Transfer of title means transfer of ownership of the goods. The general rule as to transfer of title
is that only the owner can transfer a good title. No one can give a better title than he himself has.
This rule is expressed by the maxim “Nemo dat quad non habet” which means that no one can
give what he himself has not’. In other words, seller cannot give to the buyer of the goods a
better title to those goods that he has himself given. The phrase, in a closely related variant,
traces back at least as far as the Digest of Justinian, who gives credit to the Roman jurist Ulpian.
In other words, if I own something because someone transferred it to me – by sale, gift, bequest,
etc. I normally have only that which the previous owner had and nothing more. This is
sometimes called the “derivation” principle the transferee’s rights derive from those of the
transferor.

In the case; Bishops gate Motor Finance Corpn. Ltd. v. Transport Brakes Ltd1, Denning LJ, has
defined the position of the modern law as follows:

“In the development of our law, two principals have striven for mastery. The first is the
protection of property: no one can give a better title than he himself possesses. The second is the
protection of commercial transactions: the person who takes in good faith and for value without
notice should get a good title. The first principle held sway for a long time but it has been
modified by the common law itself and by statute so as to meet the needs of our times.”
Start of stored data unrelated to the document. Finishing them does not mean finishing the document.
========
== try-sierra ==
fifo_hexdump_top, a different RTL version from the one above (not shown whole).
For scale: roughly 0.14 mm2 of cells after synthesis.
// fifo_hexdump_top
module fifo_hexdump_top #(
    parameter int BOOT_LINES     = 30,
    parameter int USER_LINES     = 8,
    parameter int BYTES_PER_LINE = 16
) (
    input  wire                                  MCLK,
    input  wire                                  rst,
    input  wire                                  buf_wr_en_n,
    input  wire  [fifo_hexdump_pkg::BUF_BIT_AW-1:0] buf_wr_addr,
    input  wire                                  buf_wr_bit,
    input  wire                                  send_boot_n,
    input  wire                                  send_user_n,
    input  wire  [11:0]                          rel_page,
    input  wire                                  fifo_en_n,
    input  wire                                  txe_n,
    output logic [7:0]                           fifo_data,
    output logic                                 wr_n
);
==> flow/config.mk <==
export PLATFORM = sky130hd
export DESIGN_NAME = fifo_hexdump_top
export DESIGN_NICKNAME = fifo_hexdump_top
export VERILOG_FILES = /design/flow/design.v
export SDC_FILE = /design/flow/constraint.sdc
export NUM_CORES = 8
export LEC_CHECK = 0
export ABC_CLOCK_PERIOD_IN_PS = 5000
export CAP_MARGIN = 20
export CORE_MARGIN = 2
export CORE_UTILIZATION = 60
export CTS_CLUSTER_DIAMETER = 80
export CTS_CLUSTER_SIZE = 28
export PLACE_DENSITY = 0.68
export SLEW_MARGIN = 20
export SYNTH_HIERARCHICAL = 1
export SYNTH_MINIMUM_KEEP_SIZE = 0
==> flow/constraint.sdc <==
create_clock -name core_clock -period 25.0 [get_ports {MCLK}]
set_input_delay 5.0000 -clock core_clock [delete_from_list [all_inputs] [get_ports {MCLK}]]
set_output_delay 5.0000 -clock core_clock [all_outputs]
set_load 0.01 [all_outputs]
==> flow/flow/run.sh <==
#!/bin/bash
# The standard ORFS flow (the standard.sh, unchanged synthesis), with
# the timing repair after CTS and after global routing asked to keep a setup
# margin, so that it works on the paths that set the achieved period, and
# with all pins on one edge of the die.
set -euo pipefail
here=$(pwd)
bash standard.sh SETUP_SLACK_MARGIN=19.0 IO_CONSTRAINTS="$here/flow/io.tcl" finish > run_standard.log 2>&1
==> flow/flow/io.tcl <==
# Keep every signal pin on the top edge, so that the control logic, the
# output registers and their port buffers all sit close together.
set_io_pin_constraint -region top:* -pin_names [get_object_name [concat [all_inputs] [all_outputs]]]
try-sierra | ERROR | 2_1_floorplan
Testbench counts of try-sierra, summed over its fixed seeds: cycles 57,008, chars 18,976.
Nemo dat is also related to the principle of “first in time is first in right.” Here the classic
problem is someone, A, who transfers his or her interest to B and then turns around, and out of
mistake or worse, transfers to C. Who owns the property? According to the nemo dat principle,
it would be B, because A had rights to transfer when A transferred to B. Now B has the rights.

When A later transfers to C, A has no rights to transfer and hence by nemo dat C gets nothing.
Of course C could sue A, but A in such situations will often (not coincidentally) have fled the
jurisdiction or be judgment-proof. There are situations in which C could prevail over B, but
nemo dat and its first-in-time implications are the baseline.

The nemo dat principle rests on a vision of a chain of transactions. Current owners must be able
to trace their ownership back in time through a series of legitimate transfers (ideally) to an act of
legitimate original acquisition. Later we consider ways in which the law cuts off the need for
this tracing to an ultimate root of title.

OBJECTIVE
 To study the validity of title in unauthorized sales and what should be done when an innocent
person buys goods from one, who has lack of authority to sell? Should the law protect the

1
1902 AC 325 (326).
real owner from whom the goods had been stolen or converted, or should the law treat the
unauthorised sale to the innocent third party as valid, thereby depriving the original owner of
his or her title?
 To study the provisions and concept related Nemo dat quad non habet
 To study the cases and exceptions related to the Nemo dat quad non habet in context with
Indian laws.

EXPLANATION
Section 272: Sale by person not the owner. Subject to the provisions of this Act and of any other
law for the time being in force, where goods are sold by a person who is not the owner thereof
and who does not sell them under the authority or with the consent of the owner, the buyer
acquires no better title to the goods than the seller had, unless the owner of the goods is by
conduct precluded from denying the seller’s authority to sell.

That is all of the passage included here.